China's sovereign funds also use state assets like foreign exchange reserves which are converted to riskier but potentially more profitable capital in the hands of the fund.

China's sovereign funds have contributed capital to policy-oriented state financing institutions including the China Development Bank, the Silk Road Fund, and the Export–Import Bank of China. In turn, these policy financing institutions have played a major role in supporting the Belt and Road Initiative (BRI). Of China's sovereign funds, only the Silk Road Fund was capitalized with an explicit geo-economic mission (in the Silk Road Fund's case, supporting the BRI).

China's sovereign funds are part of China's "national team" of institutional investors that can buy depressed assets to add liquidity to the market and improve its stability.

China's sovereign funds also help finance state procurement of assets overseas, support Chinese enterprise in engaging in mergers and acquisitions abroad, and support Chinese tech start-ups. Sovereign funds are among the mechanisms through which the Chinese state seeks to capitalize on industrial development.
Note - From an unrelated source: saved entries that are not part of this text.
[config.mk]
export PLATFORM = sky130hd
export DESIGN_NAME = gun_position_ctrl
export DESIGN_NICKNAME = d
export VERILOG_FILES = /design/src/rtl/gun_ctrl_pkg.sv /design/src/rtl/gun_axis.sv /design/src/rtl/gun_position_ctrl.sv
export SDC_FILE = /design/constraint.sdc
export NUM_CORES = 1
export LEC_CHECK = 0
export CAP_MARGIN = 25
export CELL_PAD_IN_SITES_DETAIL_PLACEMENT = 0
export CELL_PAD_IN_SITES_GLOBAL_PLACEMENT = 1
export CORE_ASPECT_RATIO = 0.6
export CORE_MARGIN = 2
export CORE_UTILIZATION = 30
export CTS_BUF_LIST = sky130_fd_sc_hd__clkbuf_2 sky130_fd_sc_hd__clkbuf_4 sky130_fd_sc_hd__clkbuf_8
export DETAILED_ROUTE_END_ITERATION = 6
export GPL_ROUTABILITY_DRIVEN = 0
export PLACE_DENSITY_LB_ADDON = 0.12
export SYNTH_ARGS = -nofsm -noshare
export SYNTH_HDL_FRONTEND = slang
export SYNTH_SLANG_ARGS = --single-unit
[constraint.sdc]
create_clock -name clock_12 -period 4.1 [get_ports clock_12]
set_clock_uncertainty 0.2 [all_clocks]
set_input_delay 0.82 -clock clock_12 [delete_from_list [all_inputs] [get_ports clock_12]]
set_output_delay 0.82 -clock clock_12 [all_outputs]
set_load 0.03 [all_outputs]
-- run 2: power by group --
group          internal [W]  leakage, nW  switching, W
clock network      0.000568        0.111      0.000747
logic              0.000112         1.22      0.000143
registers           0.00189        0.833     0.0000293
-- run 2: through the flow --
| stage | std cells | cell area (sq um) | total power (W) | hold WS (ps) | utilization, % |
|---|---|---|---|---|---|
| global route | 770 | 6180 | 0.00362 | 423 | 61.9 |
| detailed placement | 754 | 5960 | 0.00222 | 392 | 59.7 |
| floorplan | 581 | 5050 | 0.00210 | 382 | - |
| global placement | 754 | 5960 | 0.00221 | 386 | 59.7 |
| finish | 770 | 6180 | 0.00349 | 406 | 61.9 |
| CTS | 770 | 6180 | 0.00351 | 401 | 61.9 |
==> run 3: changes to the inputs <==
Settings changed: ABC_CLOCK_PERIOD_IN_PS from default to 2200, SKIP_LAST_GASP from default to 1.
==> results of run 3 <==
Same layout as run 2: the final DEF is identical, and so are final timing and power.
===== src/rtl/datapath_sequencer.sv =====
// Multicycle fetch/decode/execute controller for the 16-bit register-file/ALU datapath.
// Conditional branches (opcode 001) are compiled in only when BRANCH_EN is defined.
module datapath_sequencer #(
    parameter logic [8:0] RESET_PC = 9'd0
) (
    input  logic                 clk,
    input  logic                 reset_n,
    datapath_sequencer_if.master mem,
    input  logic [2:0]           status,
    input  logic [15:0]          datapath_out,
    output logic [3:0]           vsel,
    output logic [2:0]           writenum,
    output logic [2:0]           readnum,
    output logic                 write,
    output logic                 loada,
    output logic                 loadb,
    output logic                 loadc,
    output logic [1:0]           shift,
    output logic                 asel,
    output logic                 bsel,
    output logic [1:0]           ALUop,
    output logic [15:0]          sximm5,
    output logic [15:0]          sximm8,
    output logic [8:0]           PC,
    output logic                 halted
);
    localparam logic [1:0] CmdNone  = 2'b00;
    localparam logic [1:0] CmdRead  = 2'b01;
    localparam logic [1:0] CmdWrite = 2'b10;

    typedef enum logic [4:0] {
        StRst, StIf1, StIf2, StUpdatePc, StDecode, StGetA, StGetB, StAlu, StWriteRd,
        StWriteImm, StAddr, StLatch, StMemRd, StWriteMem, StPass, StMemWr, StBranch, StHalt
    } state_e;

    state_e      r_state, w_state_d;
    logic [15:0] r_ir, w_ir_d;
    logic [8:0]  r_pc, w_pc_d;
    logic [8:0]  r_daddr, w_daddr_d;

    logic [2:0] w_opcode, w_rn, w_rd, w_rm;
    logic [1:0] w_op, w_sh;
    logic       w_is_str, w_is_mem, w_is_cmp, w_is_mov, w_take;
    logic       w_unused;

    logic [3:0] w_vsel;
    logic [2:0] w_writenum, w_readnum;
    logic       w_write, w_loada, w_loadb, w_loadc, w_asel, w_bsel, w_halted;
    logic [1:0] w_shift, w_aluop, w_mem_cmd;
    logic [8:0] w_mem_addr;

    assign w_opcode = r_ir[15:13];
    assign w_op     = r_ir[12:11];
    assign w_rn     = r_ir[10:8];
    assign w_rd     = r_ir[7:5];
    assign w_sh     = r_ir[4:3];
    assign w_rm     = r_ir[2:0];

    assign w_is_str = (w_opcode == 3'b100);
    assign w_is_mem = (w_opcode == 3'b011) || w_is_str;
    assign w_is_cmp = (w_opcode == 3'b101) && (w_op == 2'b01);
    assign w_is_mov = (w_opcode == 3'b110);

    assign sximm5   = {{11{r_ir[4]}}, r_ir[4:0]};
    assign sximm8   = {{8{r_ir[7]}}, r_ir[7:0]};
    assign PC       = r_pc;
    // Only the low 9 bits of register C form an address.
    assign w_unused = ^datapath_out[15:9];

    // Branch condition on Z=status[0], N=status[1], V=status[2].
    always_comb begin
        case (w_rn)
            3'd0:    w_take = 1'b1;
            3'd1:    w_take = status[0];
            3'd2:    w_take = !status[0];
            3'd3:    w_take = status[1] ^ status[2];
            3'd4:    w_take = (status[1] ^ status[2]) | status[0];
            default: w_take = 1'b0;
        endcase
    end

    always_comb begin
        w_state_d = r_state;
        w_pc_d    = r_pc;
        w_ir_d    = r_ir;
        w_daddr_d = r_daddr;
        case (r_state)
            StRst: begin
                w_pc_d    = RESET_PC;
                w_ir_d    = '0;
                w_daddr_d = '0;
                w_state_d = StIf1;
            end
            StIf1: w_state_d = StIf2;
            StIf2: begin
                if (mem.mem_ready) begin
                    w_ir_d    = mem.mdata;
                    w_state_d = StUpdatePc;
                end
            end
            StUpdatePc: begin
                w_pc_d    = r_pc + 9'd1;
                w_state_d = StDecode;
            end
            StDecode: begin
                w_state_d = StHalt;
                case (w_opcode)
                    3'b110: begin
                        if (w_op == 2'b10)      w_state_d = StWriteImm;
                        else if (w_op == 2'b00) w_state_d = StGetB;
                    end
                    3'b101: w_state_d = (w_op == 2'b11) ? StGetB : StGetA;
                    3'b011, 3'b100: if (w_op == 2'b00) w_state_d = StGetA;
`ifdef BRANCH_EN
                    3'b001: if (w_op == 2'b00 && w_rn <= 3'd4) w_state_d = StBranch;
`endif
                    default: ;
                endcase
            end
            StGetA:     w_state_d = w_is_mem ? StAddr : StGetB;
            StGetB:     w_state_d = w_is_str ? StPass : StAlu;
            StAlu:      w_state_d = w_is_cmp ? StIf1 : StWriteRd;
            StWriteRd:  w_state_d = StIf1;
            StWriteImm: w_state_d = StIf1;
            StAddr:     w_state_d = StLatch;
            StLatch: begin
                w_daddr_d = datapath_out[8:0];
                w_state_d = w_is_str ? StGetB : StMemRd;
            end
            StMemRd:    if (mem.mem_ready) w_state_d = StWriteMem;
            StWriteMem: w_state_d = StIf1;
            StPass:     w_state_d = StMemWr;
            StMemWr:    if (mem.mem_ready) w_state_d = StIf1;
            StBranch: begin
                // PC already points past the branch word.
                if (w_take) w_pc_d = r_pc + sximm8[8:0];
                w_state_d = StIf1;
            end
            StHalt:     w_state_d = StHalt;
            default:    w_state_d = StHalt;
        endcase
    end

    // Outputs are decoded from the next state so that they register alongside it.
    always_comb begin
        w_vsel     = 4'b0000;
        w_writenum = 3'd0;
        w_readnum  = 3'd0;
        w_write    = 1'b0;
        w_loada    = 1'b0;
        w_loadb    = 1'b0;
        w_loadc    = 1'b0;
        w_shift    = 2'b00;
        w_asel     = 1'b0;
        w_bsel     = 1'b0;
        w_aluop    = 2'b00;
        w_mem_cmd  = CmdNone;
        w_mem_addr = w_pc_d;
        w_halted   = 1'b0;
        case (w_state_d)
            StIf1, StIf2: w_mem_cmd = CmdRead;
            StGetA: begin
                w_readnum = w_rn;
                w_loada   = 1'b1;
            end
            StGetB: begin
                w_readnum = w_is_str ? w_rd : w_rm;
                w_loadb   = 1'b1;
            end
            StAlu: begin
                w_loadc = !w_is_cmp;
                w_shift = w_sh;
                w_asel  = w_is_mov;
                w_aluop = w_is_mov ? 2'b00 : w_op;
            end
            StWriteRd: begin
                w_vsel     = 4'b0001;
                w_writenum = w_rd;
                w_write    = 1'b1;
            end
            StWriteImm: begin
                w_vsel     = 4'b0100;
                w_writenum = w_rn;
                w_write    = 1'b1;
            end
            StAddr: begin
                w_bsel  = 1'b1;
                w_loadc = 1'b1;
            end
            StMemRd: begin
                w_mem_cmd  = CmdRead;
                w_mem_addr = w_daddr_d;
            end
            StWriteMem: begin
                w_mem_cmd  = CmdRead;
                w_mem_addr = w_daddr_d;
                w_vsel     = 4'b1000;
                w_writenum = w_rd;
                w_write    = 1'b1;
            end
            StPass: begin
                w_asel  = 1'b1;
                w_loadc = 1'b1;
            end
            StMemWr: begin
                w_mem_cmd  = CmdWrite;
                w_mem_addr = w_daddr_d;
            end
            StHalt:  w_halted = 1'b1;
            default: ;
        endcase
    end

    always_ff @(posedge clk) begin
        if (!reset_n) begin
            r_state      <= StRst;
            r_pc         <= RESET_PC;
            r_ir         <= '0;
            r_daddr      <= '0;
            vsel         <= 4'b0000;
            writenum     <= 3'd0;
            readnum      <= 3'd0;
            write        <= 1'b0;
            loada        <= 1'b0;
            loadb        <= 1'b0;
            loadc        <= 1'b0;
            shift        <= 2'b00;
            asel         <= 1'b0;
            bsel         <= 1'b0;
            ALUop        <= 2'b00;
            mem.mem_cmd  <= CmdNone;
            mem.mem_addr <= RESET_PC;
            halted       <= 1'b0;
        end else begin
            r_state      <= w_state_d;
            r_pc         <= w_pc_d;
            r_ir         <= w_ir_d;
            r_daddr      <= w_daddr_d;
            vsel         <= w_vsel;
            writenum     <= w_writenum;
            readnum      <= w_readnum;
            write        <= w_write;
            loada        <= w_loada;
            loadb        <= w_loadb;
            loadc        <= w_loadc;
            shift        <= w_shift;
            asel         <= w_asel;
            bsel         <= w_bsel;
            ALUop        <= w_aluop;
            mem.mem_cmd  <= w_mem_cmd;
            mem.mem_addr <= w_mem_addr;
            halted       <= w_halted;
        end
    end
endmodule
`src/rtl/riscv_mem_arbiter_pkg.sv`:
```
// Shared types for the fetch/data memory arbiter.
//   SIZE_*      : access size encoding on dsize_i / m_size_o
//   arb_state_e : arbiter FSM states
//   arb_gnt_e   : grant decision produced by riscv_arb_pick
//   run_cnt_w   : width of the data-run counter for a given MAX_DATA_RUN
package riscv_mem_arbiter_pkg;

  localparam logic [1:0] SIZE_BYTE = 2'd0;
  localparam logic [1:0] SIZE_HALF = 2'd1;
  localparam logic [1:0] SIZE_WORD = 2'd2;

  typedef enum logic [2:0] {
    ARB_IDLE   = 3'd0,
    ARB_I_BUSY = 3'd1,
    ARB_D_BUSY = 3'd2,
    ARB_I_RESP = 3'd3,
    ARB_D_RESP = 3'd4
  } arb_state_e;

  typedef enum logic [1:0] {
    GNT_NONE = 2'd0,
    GNT_I    = 2'd1,
    GNT_D    = 2'd2
  } arb_gnt_e;

  // Counter must hold 0..max_run; never narrower than one bit.
  function automatic int run_cnt_w(input int max_run);
    return (max_run < 2) ? 1 : $clog2(max_run + 1);
  endfunction

endpackage

```
`src/rtl/riscv_mem_arbiter_if.sv`:
```
// Bus bundle between core, arbiter and single-ported memory.
//   core fetch : iaddr_i, ird_i -> irdata_o, ivalid_o
//   core data  : daddr_i, dwdata_i, dsize_i, drd_i, dwr_i -> drdata_o, dvalid_o
//   core stall : stall_o
//   memory     : m_addr_o, m_wdata_o, m_size_o, m_rd_o, m_wr_o <- m_rdata_i, m_ready_i
// slave is the arbiter's view; master is the core + memory side.
interface riscv_mem_arbiter_if #(parameter int ADDR_W = 32);

  logic [ADDR_W-1:0] iaddr_i;
  logic              ird_i;
  logic [31:0]       irdata_o;
  logic              ivalid_o;

  logic [ADDR_W-1:0] daddr_i;
  logic [31:0]       dwdata_i;
  logic [1:0]        dsize_i;
  logic              drd_i;
  logic              dwr_i;
  logic [31:0]       drdata_o;
  logic              dvalid_o;

  logic              stall_o;

  logic [ADDR_W-1:0] m_addr_o;
  logic [31:0]       m_wdata_o;
  logic [1:0]        m_size_o;
  logic              m_rd_o;
  logic              m_wr_o;
  logic [31:0]       m_rdata_i;
  logic              m_ready_i;

  modport slave (
    input  iaddr_i, ird_i, daddr_i, dwdata_i, dsize_i, drd_i, dwr_i,
           m_rdata_i, m_ready_i,
    output irdata_o, ivalid_o, drdata_o, dvalid_o, stall_o,
           m_addr_o, m_wdata_o, m_size_o, m_rd_o, m_wr_o
  );

  modport master (
    output iaddr_i, ird_i, daddr_i, dwdata_i, dsize_i, drd_i, dwr_i,
           m_rdata_i, m_ready_i,
    input  irdata_o, ivalid_o, drdata_o, dvalid_o, stall_o,
           m_addr_o, m_wdata_o, m_size_o, m_rd_o, m_wr_o
  );

endinterface

```
`src/rtl/riscv_arb_pick.sv`:
```
// Combinational grant select.
//   ird     : fetch request pending
//   dreq    : load or store pending
//   run_cnt : consecutive data grants made while fetch was waiting
//   gnt     : GNT_D / GNT_I / GNT_NONE
// Data wins a conflict until it has taken MAX_DATA_RUN grants in a row
// over a waiting fetch; MAX_DATA_RUN = 0 hands every conflict to fetch.
module riscv_arb_pick
  import riscv_mem_arbiter_pkg::*;
#(
  parameter int MAX_DATA_RUN = 4,
  parameter int CNT_W        = run_cnt_w(MAX_DATA_RUN)
) (
  input  logic             ird,
  input  logic             dreq,
  input  logic [CNT_W-1:0] run_cnt,
  output arb_gnt_e         gnt
);

  logic run_ok;

  // run_cnt saturates at MAX_DATA_RUN, so "below the limit" is "not at it".
  assign run_ok = (MAX_DATA_RUN != 0) && (run_cnt != CNT_W'(MAX_DATA_RUN));

  always_comb begin
    gnt = GNT_NONE;
    if (dreq && (!ird || run_ok)) gnt = GNT_D;
    else if (ird)                 gnt = GNT_I;
  end

endmodule

```
`src/rtl/riscv_mem_arbiter.sv`:
```
// Shares one single-ported memory between instruction fetch and data access.
//   clk_i   : clock
//   reset_i : asynchronous reset, active low
//   bus     : riscv_mem_arbiter_if.slave (core fetch/data ports, stall, memory port)
// Every access walks IDLE -> *_BUSY -> *_RESP -> IDLE; memory strobes are
// registered at grant and held until m_ready_i, the valid pulse is the RESP
// state itself.
module riscv_mem_arbiter
  import riscv_mem_arbiter_pkg::*;
#(
  parameter int ADDR_W       = 32,
  parameter int MAX_DATA_RUN = 4
) (
  input  logic                clk_i,
  input  logic                reset_i,
  riscv_mem_arbiter_if.slave  bus
);

  localparam int CNT_W = run_cnt_w(MAX_DATA_RUN);

  arb_state_e        state_q, state_d;
  arb_gnt_e          gnt;
  logic              dreq;
  logic [CNT_W-1:0]  run_cnt_q;

  logic [ADDR_W-1:0] m_addr_q;
  logic [31:0]       m_wdata_q;
  logic [1:0]        m_size_q;
  logic              m_rd_q, m_wr_q;
  logic [31:0]       irdata_q, drdata_q;

  assign dreq = bus.drd_i | bus.dwr_i;

  riscv_arb_pick #(.MAX_DATA_RUN(MAX_DATA_RUN), .CNT_W(CNT_W)) u_pick (
    .ird     (bus.ird_i),
    .dreq    (dreq),
    .run_cnt (run_cnt_q),
    .gnt     (gnt)
  );

  always_ff @(posedge clk_i or negedge reset_i) begin
    if (!reset_i) state_q <= ARB_IDLE;
    else          state_q <= state_d;
  end

  always_comb begin
    state_d = state_q;
    case (state_q)
      ARB_IDLE: begin
        if (gnt == GNT_D)      state_d = ARB_D_BUSY;
        else if (gnt == GNT_I) state_d = ARB_I_BUSY;
      end
      ARB_I_BUSY: if (bus.m_ready_i) state_d = ARB_I_RESP;
      ARB_D_BUSY: if (bus.m_ready_i) state_d = ARB_D_RESP;
      default:    state_d = ARB_IDLE;
    endcase
  end

  always_ff @(posedge clk_i or negedge reset_i) begin
    if (!reset_i) begin
      m_addr_q  <= '0;
      m_wdata_q <= '0;
      m_size_q  <= SIZE_WORD;
      m_rd_q    <= 1'b0;
      m_wr_q    <= 1'b0;
      irdata_q  <= '0;
      drdata_q  <= '0;
      run_cnt_q <= '0;
    end else begin
      case (state_q)
        ARB_IDLE: begin
          if (gnt == GNT_D) begin
            m_addr_q  <= bus.daddr_i;
            m_wdata_q <= bus.dwdata_i;
            m_size_q  <= bus.dsize_i;
            // a simultaneous load+store request is issued as the store
            m_wr_q    <= bus.dwr_i;
            m_rd_q    <= ~bus.dwr_i;
            // only grants that make a waiting fetch wait longer count
            if (bus.ird_i && (run_cnt_q != CNT_W'(MAX_DATA_RUN)))
              run_cnt_q <= run_cnt_q + CNT_W'(1);
          end else if (gnt == GNT_I) begin
            m_addr_q  <= bus.iaddr_i;
            m_wdata_q <= '0;
            m_size_q  <= SIZE_WORD;
            m_rd_q    <= 1'b1;
            m_wr_q    <= 1'b0;
            run_cnt_q <= '0;
          end
        end
        ARB_I_BUSY: begin
          if (bus.m_ready_i) begin
            m_rd_q   <= 1'b0;
            irdata_q <= bus.m_rdata_i;
          end
        end
        ARB_D_BUSY: begin
          if (bus.m_ready_i) begin
            m_rd_q <= 1'b0;
            m_wr_q <= 1'b0;
            if (m_rd_q) drdata_q <= bus.m_rdata_i;
          end
        end
        default: ;
      endcase
    end
  end

  assign bus.m_addr_o  = m_addr_q;
  assign bus.m_wdata_o = m_wdata_q;
  assign bus.m_size_o  = m_size_q;
  assign bus.m_rd_o    = m_rd_q;
  assign bus.m_wr_o    = m_wr_q;
  assign bus.irdata_o  = irdata_q;
  assign bus.drdata_o  = drdata_q;
  assign bus.ivalid_o  = (state_q == ARB_I_RESP);
  assign bus.dvalid_o  = (state_q == ARB_D_RESP);
  assign bus.stall_o   = (bus.ird_i & ~bus.ivalid_o) | (dreq & ~bus.dvalid_o);

endmodule

```
`src/flat_wrapper.sv`:
```
// flat-port wrapper written by rule: the top's interface ports become plain ports
module riscv_mem_arbiter_flat import riscv_mem_arbiter_pkg::*;
#(
  parameter int ADDR_W       = 32,
  parameter int MAX_DATA_RUN = 4
)
  (clk_i, reset_i, bus_iaddr_i, bus_ird_i, bus_daddr_i, bus_dwdata_i, bus_dsize_i, bus_drd_i, bus_dwr_i, bus_m_rdata_i, bus_m_ready_i, bus_irdata_o, bus_ivalid_o, bus_drdata_o, bus_dvalid_o, bus_stall_o, bus_m_addr_o, bus_m_wdata_o, bus_m_size_o, bus_m_rd_o, bus_m_wr_o);
  riscv_mem_arbiter_if #(.ADDR_W(ADDR_W)) bus_i ();
  input  logic clk_i;
  input  logic reset_i;
  input wire logic [$bits(bus_i.iaddr_i)-1:0] bus_iaddr_i;
  input wire logic [$bits(bus_i.ird_i)-1:0] bus_ird_i;
  input wire logic [$bits(bus_i.daddr_i)-1:0] bus_daddr_i;
  input wire logic [$bits(bus_i.dwdata_i)-1:0] bus_dwdata_i;
  input wire logic [$bits(bus_i.dsize_i)-1:0] bus_dsize_i;
  input wire logic [$bits(bus_i.drd_i)-1:0] bus_drd_i;
  input wire logic [$bits(bus_i.dwr_i)-1:0] bus_dwr_i;
  input wire logic [$bits(bus_i.m_rdata_i)-1:0] bus_m_rdata_i;
  input wire logic [$bits(bus_i.m_ready_i)-1:0] bus_m_ready_i;
  output wire logic [$bits(bus_i.irdata_o)-1:0] bus_irdata_o;
  output wire logic [$bits(bus_i.ivalid_o)-1:0] bus_ivalid_o;
  output wire logic [$bits(bus_i.drdata_o)-1:0] bus_drdata_o;
  output wire logic [$bits(bus_i.dvalid_o)-1:0] bus_dvalid_o;
  output wire logic [$bits(bus_i.stall_o)-1:0] bus_stall_o;
  output wire logic [$bits(bus_i.m_addr_o)-1:0] bus_m_addr_o;
  output wire logic [$bits(bus_i.m_wdata_o)-1:0] bus_m_wdata_o;
  output wire logic [$bits(bus_i.m_size_o)-1:0] bus_m_size_o;
  output wire logic [$bits(bus_i.m_rd_o)-1:0] bus_m_rd_o;
  output wire logic [$bits(bus_i.m_wr_o)-1:0] bus_m_wr_o;
  assign bus_i.iaddr_i = bus_iaddr_i;
  assign bus_i.ird_i = bus_ird_i;
  assign bus_i.daddr_i = bus_daddr_i;
  assign bus_i.dwdata_i = bus_dwdata_i;
  assign bus_i.dsize_i = bus_dsize_i;
  assign bus_i.drd_i = bus_drd_i;
  assign bus_i.dwr_i = bus_dwr_i;
  assign bus_i.m_rdata_i = bus_m_rdata_i;
  assign bus_i.m_ready_i = bus_m_ready_i;
  assign bus_irdata_o = bus_i.irdata_o;
  assign bus_ivalid_o = bus_i.ivalid_o;
  assign bus_drdata_o = bus_i.drdata_o;
  assign bus_dvalid_o = bus_i.dvalid_o;
  assign bus_stall_o = bus_i.stall_o;
  assign bus_m_addr_o = bus_i.m_addr_o;
  assign bus_m_wdata_o = bus_i.m_wdata_o;
  assign bus_m_size_o = bus_i.m_size_o;
  assign bus_m_rd_o = bus_i.m_rd_o;
  assign bus_m_wr_o = bus_i.m_wr_o;
  riscv_mem_arbiter #(.ADDR_W(ADDR_W), .MAX_DATA_RUN(MAX_DATA_RUN)) u_core (.clk_i(clk_i), .reset_i(reset_i), .bus(bus_i));
endmodule
```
As Liu summarizes, these funds "reduce the state's reliance on non-market measures, when engaging with the market. These funds can use equity participation to become direct participants in the market, and provide capital to companies in the industries prioritized by the state." China's sovereign funds have developed to become important instruments of Chinese financial statecraft.

In the Introduction to her book "Sovereign funds: How the Communist Party of China finances its global ambitions", Liu wrote:

By using China’s state-owned capital to fill the cash coffers of Western firms while advancing national interests, China’s sovereign funds could quietly use the US-led global economic system to put an end to American hegemony. If US policymakers fail to understand the political-economic model of China’s sovereign funds and how they advance the global ambitions of the Communist Party of China (CPC), then the United States risks surrendering its leadership in financial markets earlier than anticipated and in unexpected parts of the world.

== History ==
China's development of its sovereign funds was influenced by the 1997 Asian financial crisis and the 2008 financial crisis. According to researcher Zongyuan Zoe Liu, "The CPC leadership responded to these shocks by reexamining the boundaries of state-market relations in China and reinterpreting the Party's commitment to reform and opening up." This included reinterpreting China's approach to managing its foreign currency reserves and other state-owned assets more generally.

China's first sovereign fund was Central Huijin, which it established in 2003.

China's sovereign wealth funds entered global markets in 2007, with the establishment of China Investment Corporation (CIC). Since then, the scale and scope of China's sovereign funds have expanded significantly. As of 2019, China's funds collectively managed in excess of US$2 trillion assets, and as of early 2022, 31% of all assets held by sovereign funds were held by Chinese sovereign funds. China's four largest sovereign funds are each among the ten largest sovereign funds worldwide.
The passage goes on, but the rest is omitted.